Primary Hepatic Neuroendocrine Tumors: A Stepwise Decision-Making Framework for Diagnosis and Surgical Management

Primary hepatic neuroendocrine tumors (PHNETs) are exceptionally rare, posing significant challenges in diagnosis and management. To address these challenges, this study establishes an actionable, surgeon-facing decision framework that transforms clinical evidence into a stepwise management algorithm. By synthesizing evidence from the Surveillance, Epidemiology, and End Results (SEER) program (n = 446) and clinical series, we propose a structured pathway that explicitly links diagnostic confirmation, biological characteristics, and therapeutic strategy. The framework first necessitates the definitive exclusion of extrahepatic primary lesions through functional imaging (eg, PET-CT) and origin-specific markers to confirm the diagnosis.
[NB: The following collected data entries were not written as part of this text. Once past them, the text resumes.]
`config.mk`:
```
export PLATFORM = sky130hd
export DESIGN_NAME = mul_div_unit
export DESIGN_NICKNAME = d
export VERILOG_FILES = /design/src/rtl/muldiv_pkg.sv /design/src/rtl/div_core.sv /design/src/rtl/mul_div_unit.sv
export SDC_FILE = /design/constraint.sdc
export NUM_CORES = 1
export LEC_CHECK = 0
export CORE_ASPECT_RATIO = 2
export CORE_MARGIN = 5
export CORE_UTILIZATION = 59
export CTS_BUF_LIST = sky130_fd_sc_hd__clkbuf_8
export CTS_CLUSTER_SIZE = 16
export DETAILED_ROUTE_END_ITERATION = 7
export PLACE_DENSITY = 0.8
export SYNTH_ARGS = -nofsm -noshare
export SYNTH_HDL_FRONTEND = slang
export SYNTH_SLANG_ARGS = --single-unit
```
`constraint.sdc`:
```
create_clock -name Clock -period 4.04 [get_ports Clock]
set_input_delay 0.404 -clock Clock [delete_from_list [all_inputs] [get_ports Clock]]
set_output_delay 0.404 -clock Clock [all_outputs]
set_load 0.05 [all_outputs]
```
`src/rtl/muldiv_pkg.sv`:
```
// Shared types and constants for the iterative multiply/divide unit.
// Optional divider hardware is enabled by defining MULDIV_DIV_EN.
package muldiv_pkg;

    localparam int N     = 16;
    localparam int M     = 3;
    localparam int CNT_W = $clog2(N);

    localparam logic [CNT_W-1:0] CNT_LAST = CNT_W'(N - 1);

    typedef enum logic [1:0] {
        IDLE  = 2'b00,
        RUN   = 2'b01,
        WRITE = 2'b10
    } state_e;

    localparam logic [1:0] OP_MULL = 2'b00;
    localparam logic [1:0] OP_MULH = 2'b01;
    localparam logic [1:0] OP_DIV  = 2'b10;
    localparam logic [1:0] OP_REM  = 2'b11;

    localparam logic [N-1:0] DIV0_QUOTIENT = '1;

endpackage

```
`src/rtl/div_core.sv`:
```
// Restoring unsigned divider datapath: one quotient bit per step, MSB first.
// Present only when MULDIV_DIV_EN is defined.
module div_core
    import muldiv_pkg::*;
(
    input  logic         clk,
    input  logic         rst_n,
    input  logic         load,
    input  logic         step,
    input  logic [N-1:0] dividend,
    input  logic [N-1:0] divisor,
    output logic [N-1:0] quo_nxt,
    output logic [N-1:0] rem_nxt
);

    logic [N-1:0] rem_q, rem_d;
    logic [N-1:0] quo_q, quo_d;
    logic [N-1:0] dvsr_q, dvsr_d;
    logic [N:0]   part_rem;
    logic [N:0]   trial;

    // Trial subtraction of the divisor from the widened partial remainder
    always_comb begin
        part_rem = {rem_q, quo_q[N-1]};
        trial    = part_rem - {1'b0, dvsr_q};
        quo_nxt  = {quo_q[N-2:0], ~trial[N]};
        rem_nxt  = trial[N] ? part_rem[N-1:0] : trial[N-1:0];
    end

    // Next-state: load operands, take one step, or hold
    always_comb begin
        rem_d  = rem_q;
        quo_d  = quo_q;
        dvsr_d = dvsr_q;
        if (load) begin
            rem_d  = '0;
            quo_d  = dividend;
            dvsr_d = divisor;
        end else if (step) begin
            rem_d = rem_nxt;
            quo_d = quo_nxt;
        end
    end

    // Divider state registers
    always_ff @(posedge clk) begin
        if (!rst_n) begin
            rem_q  <= '0;
            quo_q  <= '0;
            dvsr_q <= '0;
        end else begin
            rem_q  <= rem_d;
            quo_q  <= quo_d;
            dvsr_q <= dvsr_d;
        end
    end

endmodule

```
`src/rtl/mul_div_unit.sv`:
```
// Iterative unsigned MUL/DIV unit writing back to the register file.
// Define MULDIV_DIV_EN to include the divider; otherwise ops 10/11 are no-ops.
module mul_div_unit
    import muldiv_pkg::*;
(
    input  logic         Clock,
    input  logic         Reset,
    input  logic         Start,
    input  logic [1:0]   Op,
    input  logic [N-1:0] Operand_a,
    input  logic [N-1:0] Operand_b,
    input  logic [M-1:0] Dest_ad,
    output logic         Busy,
    output logic         Done,
    output logic         Div_by_zero,
    output logic         Reg_Write,
    output logic [M-1:0] Reg_write_ad,
    output logic [N-1:0] Reg_write_data
);

    state_e           state_q, state_d;
    logic [1:0]       op_q, op_d;
    logic [M-1:0]     dest_q, dest_d;
    logic [CNT_W-1:0] cnt_q, cnt_d;
    logic [N-1:0]     mplier_q, mplier_d;
    logic [2*N-1:0]   mcand_q, mcand_d;
    logic [2*N-1:0]   acc_q, acc_d;
    logic             busy_q, busy_d;
    logic             done_q, done_d;
    logic             dz_q, dz_d;
    logic             wr_q, wr_d;
    logic [M-1:0]     wad_q, wad_d;
    logic [N-1:0]     wdata_q, wdata_d;
    logic [2*N-1:0]   acc_step;
    logic [N-1:0]     result;
    logic             accept;

    assign accept = (state_q == IDLE) && Start;

`ifdef MULDIV_DIV_EN
    logic [N-1:0] quo_nxt;
    logic [N-1:0] rem_nxt;

    div_core u_div (
        .clk      (Clock),
        .rst_n    (Reset),
        .load     (accept),
        .step     (state_q == RUN),
        .dividend (Operand_a),
        .divisor  (Operand_b),
        .quo_nxt  (quo_nxt),
        .rem_nxt  (rem_nxt)
    );
`endif

    // Shift-add multiply step and result select for the final iteration
    always_comb begin
        acc_step = acc_q + (mplier_q[0] ? mcand_q : '0);
        result   = (op_q == OP_MULH) ? acc_step[2*N-1:N]
                                     : acc_step[N-1:0];
`ifdef MULDIV_DIV_EN
        if (op_q == OP_DIV) begin
            result = quo_nxt;
        end else if (op_q == OP_REM) begin
            result = rem_nxt;
        end
`endif
    end

    // Control FSM, operand capture and write-port next state
    always_comb begin
        state_d  = state_q;
        op_d     = op_q;
        dest_d   = dest_q;
        cnt_d    = cnt_q;
        mplier_d = mplier_q;
        mcand_d  = mcand_q;
        acc_d    = acc_q;
        busy_d   = busy_q;
        done_d   = 1'b0;
        dz_d     = 1'b0;
        wr_d     = 1'b0;
        wad_d    = wad_q;
        wdata_d  = wdata_q;
        unique case (state_q)
            IDLE: begin
                if (Start) begin
                    op_d     = Op;
                    dest_d   = Dest_ad;
                    cnt_d    = '0;
                    mplier_d = Operand_b;
                    mcand_d  = {{N{1'b0}}, Operand_a};
                    acc_d    = '0;
                    busy_d   = 1'b1;
                    state_d  = RUN;
                    if (Op[1]) begin
`ifdef MULDIV_DIV_EN
                        if (Operand_b == '0) begin
                            state_d = WRITE;
                            done_d  = 1'b1;
                            wr_d    = 1'b1;
                            dz_d    = 1'b1;
                            wad_d   = Dest_ad;
                            wdata_d = (Op == OP_DIV) ? DIV0_QUOTIENT
                                                     : Operand_a;
                        end
`else
                        state_d = WRITE;
                        done_d  = 1'b1;
`endif
                    end
                end
            end
            RUN: begin
                cnt_d    = cnt_q + 1'b1;
                acc_d    = acc_step;
                mcand_d  = mcand_q << 1;
                mplier_d = mplier_q >> 1;
                if (cnt_q == CNT_LAST) begin
                    state_d = WRITE;
                    done_d  = 1'b1;
                    wr_d    = 1'b1;
                    wad_d   = dest_q;
                    wdata_d = result;
                end
            end
            WRITE: begin
                state_d = IDLE;
                busy_d  = 1'b0;
            end
            default: begin
                state_d = IDLE;
                busy_d  = 1'b0;
            end
        endcase
    end

    // State and registered outputs; synchronous active-low reset
    always_ff @(posedge Clock) begin
        if (!Reset) begin
            state_q  <= IDLE;
            op_q     <= '0;
            dest_q   <= '0;
            cnt_q    <= '0;
            mplier_q <= '0;
            mcand_q  <= '0;
            acc_q    <= '0;
            busy_q   <= 1'b0;
            done_q   <= 1'b0;
            dz_q     <= 1'b0;
            wr_q     <= 1'b0;
            wad_q    <= '0;
            wdata_q  <= '0;
        end else begin
            state_q  <= state_d;
            op_q     <= op_d;
            dest_q   <= dest_d;
            cnt_q    <= cnt_d;
            mplier_q <= mplier_d;
            mcand_q  <= mcand_d;
            acc_q    <= acc_d;
            busy_q   <= busy_d;
            done_q   <= done_d;
            dz_q     <= dz_d;
            wr_q     <= wr_d;
            wad_q    <= wad_d;
            wdata_q  <= wdata_d;
        end
    end

    assign Busy           = busy_q;
    assign Done           = done_q;
    assign Div_by_zero    = dz_q;
    assign Reg_Write      = wr_q;
    assign Reg_write_ad   = wad_q;
    assign Reg_write_data = wdata_q;

endmodule

```
==> results.py <==
metrics = {
    "detailed_routing": {
        "antenna_left": 0,
        "wl_met2_mm": 9.169,
        "first_iter_violations": 364,
        "wl_met3_um": 853,
        "post-route-drc-count": 0,
        "wl_met1_mm": 6.747,
        "drt-pass1-iter-count": 7,
        "vias": 5886,
        "top_layer": "met4",
        "wl_per_cell_um": 19.08,
        "routed_wl_mm": 17.92,
        "via_per_inst": 6.268,
    },
    "place": {
        "post-dp-hpwl_mm": 13.38,
        "place_congestion": 0.9822,
        "io_buffers": 61,
    },
    "synth": {
        "ys_seq_area_frac": 0.3707,
        "async_reset_ff_frac": 0,
        "synth_edf_count": 0,
        "yosysUniqueCellTypes": 60,
        "synthXorXnorAreaFrac": 0.04449,
        "synth_seq_cells": 113,
        "ys_warn_count": 0,
        "syn_nets": 825,
        "synth-compound-area-share": 0.2545,
        "synth_top_family_by_area": "compound AO/OA/AOI/OAI gates",
        "synth-main-ff-cell": "dfxtp_1",
        "netlist_instances": 752,
        "synth-simple-area-share": 0.2096,
        "netlist_area_um2": 6102,
        "yosys-mux-area-fraction": 0.01312,
        "avgSynthCellArea_um2": 8.114,
        "synth-adder-area-share": 0.06889,
    },
    "power_and_ir_drop": {
        "peakVddDrop_mv": 0.2960,
        "p_leak_nw": 2.912,
        "powerDensity_nw_per_um2": 351.3,
        "total_power_mw": 2.526,
    },
    "sta": {
        "slew_viol_final": 0,
        "period_minus_slack_ns": 3.488,
        "tns_ns": 0,
        "hold_viol": 0,
        "finClkSkew_ns": 0.01089,
        "rsz0062_at_grt": "false",
        "setup_violations": 0,
        "slew_headroom": 0.3127,
        "tightest_slew_ns": 1.027,
        "fin_crit_sh": 0.8634,
        "max_freq_mhz": 286.7,
    },
    "hold_path": {
        "hold_class": "register to register",
    },
    "critical_path": {
        "startpoint": "mplier_q[0]$_SDFFE_PN0P_",
        "r2r_setup_slack_ns": 0.55,
        "critPathArrivalTime_ns": 3.81,
        "endpoint_kind": "register",
        "critPathSlowestCell": "dfxtp_1",
        "cp_max_fo": 22,
        "timing.rr.end": "Reg_write_data[15]$_SDFFE_PN0P_",
        "criticalPathCategory": "register to register",
        "r2r-start": "mplier_q[0]$_SDFFE_PN0P_",
        "critical_path.top_delay_family": "compound AO/OA/AOI/OAI gates",
        "endpoint": "Reg_write_data[15]$_SDFFE_PN0P_",
        "critPathLaunchType": "register",
        "path_depth": 10,
        "worstPathRequired_ns": 4.36,
        "ff2ff_path_depth": 10,
        "critical_path.cell_chain": "and2_1 > ha_1 > and3_2 > a221o_1 > a32o_2 > o21a_1 > a311o_2 > a31oi_4 > mux2i_1 > a31oi_1",
        "cp_num_buf_inv": 0,
        "critPathMaxStageDelay_ns": 0.68,
    },
    "run": {
        "maxCapViolations": 0,
    },
    "cells_and_area": {
        "final_nets": 864,
        "n_fill_cell": 855,
        "diodes": 0,
        "final_common_cell": "dfxtp_1",
        "layout-drive-gt1-share": 0.07090,
        "syn_to_final_growth_pct": 17.82,
        "most-common-layout-cells": "dfxtp_1, nand2_1, nor2_1",
    },
    "grt": {
        "grt_pass1_wl_mm": 28.66,
        "grt_max_degree": 72,
        "grt-ovfl-total": 0,
        "antenna_found_initial": 0,
        "track_usage": 0.2950,
        "grt_pass1_vias": 5856,
    },
    "run_status": {
        "status": "complete, no violations",
    },
    "floorplanning": {
        "num_rows": 52,
        "io_pins": 63,
        "core-area_um2": 10150,
        "die-area_um2": 12600,
        "die_w_um": 81.91,
        "initial_utilization": 0.6012,
        "die_h_um": 153.8,
    },
    "clocking": {
        "cts_max_level": 4,
        "cts_tree": "done",
        "cts-buffers-inserted": 17,
        "cts_resized": 0,
        "root_buffer": "clkbuf_8",
        "worst_skew_pair.late_latency_ns": 0.44,
        "cts_buffer_depth": 2,
        "hold_buffers": 0,
        "clkSlewWorstSetupHoldPaths_ns": 0.08,
        "clock-sinks": 113,
        "postCtsSetupRepairBufs": 0,
    },
}
## routing by layer
metal | vias up | GRT usage
met1 | 2827 | 0.3217
met3 | 65 | 0.05269
met4 | 0 | 0.1957
met2 | 190 | 0.5014
li1 | 2804 | -
met5 | - | 0
## worst min-delay path by stage
stage                     cells past startpoint                           end                   start
after detailed placement                      2        acc_q[24]$_SDFFE_PN0P_  acc_q[24]$_SDFFE_PN0P_
after global routing                          2  Reg_write_ad[1]$_SDFFE_PN0P_  dest_q[1]$_SDFFE_PN0P_
final                                         2  Reg_write_ad[1]$_SDFFE_PN0P_  dest_q[1]$_SDFFE_PN0P_
after CTS                                     2  Reg_write_ad[1]$_SDFFE_PN0P_  dest_q[1]$_SDFFE_PN0P_
after floorplan                               2  Reg_write_ad[0]$_SDFFE_PN0P_  dest_q[0]$_SDFFE_PN0P_
after global placement                        2  Reg_write_ad[2]$_SDFFE_PN0P_  dest_q[2]$_SDFFE_PN0P_
## tightest hold or removal path, delay by kind of cell (launching register included)
kind | cells | cell delay (ns)
flip-flops | 1 | 0.32
AND/OR/NAND/NOR | 1 | 0.05
AO/OA/AOI/OAI | 1 | 0.05
## state kept, by name (all words and copies together) (netlist names)
register        flops
mplier_q           16
Done                1
Busy                1
mcand_q            32
Reg_write_data     16
dest_q              3
Reg_Write           1
cnt_q               4
Reg_write_ad        3
state_q             2
op_q                2
acc_q              32
## layout make-up
class,instances,area [um^2],share of cell area
multi-input cells,578,3636,0.5057
inverters,9,33.78,0.004699
clock buffers,18,247.7,0.03446
flip-flops and latches,113,2262,0.3147
well taps,135,168.9,0.02349
repair buffers,72,693.2,0.09641
clock inverters,14,147.6,0.02054
## stage by stage
step / util / instance area (um^2) / cells / hold slack, ns / setup WS [ns]
after floorplan: - / 6102 / 752 / 0.4313 / 0.9625
after global placement: 0.6694 / 6794 / 907 / 0.4390 / 0.6246
after detailed placement: 0.6694 / 6794 / 907 / 0.4502 / 0.5888
after CTS: 0.7083 / 7189 / 939 / 0.4631 / 0.5729
after global routing: 0.7083 / 7189 / 939 / 0.4883 / 0.3827
final: 0.7083 / 7189 / 939 / 0.4573 / 0.5518
## cell families after synthesis
family,after synthesis
compound gates,216
xor+xnor,31
fa+ha+maj,33
buf+inv,61
flops,113
mux,8
other cells,1
simple gates,289
## synth_stat cells, types with 3 or more instances
master	number	area, um^2
a221oi_1	3	26.28
o21bai_1	3	22.52
a22o_1	7	61.31
dfxtp_1	113	2262
o211a_1	4	40.04
o21a_1	7	52.55
a22oi_1	36	270.3
o31ai_1	3	22.52
ha_1	32	400.4
mux2i_1	8	80.08
nor2_1	94	352.8
nor4_1	3	18.77
a211o_1	3	26.28
a311oi_1	32	280.3
and2_1	33	206.5
nor3_1	7	35.03
nand3_1	16	80.08
buf_1	6	22.52
a21o_1	9	67.56
xnor2_1	20	175.2
nor2b_1	5	31.28
nand2_1	109	409.1
and3_1	5	31.28
nand4_1	7	43.79
o211ai_1	6	45.04
clkbuf_1	45	168.9
a211oi_1	3	22.52
inv_1	8	30.03
xor2_1	11	96.34
nand2b_1	3	18.77
o21ai_0	29	145.1
a21oi_1	39	195.2
a31oi_1	12	75.07
## power breakdown
part	switching, mW	internal (mW)
registers	0.0330	1.15
logic	0.166	0.102
clock network	0.546	0.525
total	0.745	1.78
Note: power is estimated with default switching activity, not from simulation.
Subsequent operative decision-making is guided by biological assessment; higher tumor grades (G3: HR 2.94; G4: HR 3.04) are strong independent predictors of poorer survival, warranting a shift toward systemic control for high-grade disease. For localized disease, surgical resection remains the cornerstone of management, offering 5-year survival rates of 60-80%, whereas liver transplantation is prioritized as a viable curative strategy for unresectable, liver-confined G1/G2 tumors (5-year survival 70-80%). In advanced or multifocal stages, locoregional approaches provide effective palliation. This structured decision framework enables practicing surgeons to determine the optimal intervention—whether resection, transplantation, or palliation—based on individualized tumor grade, burden, and distribution, thereby optimizing long-term outcomes for this rare malignancy.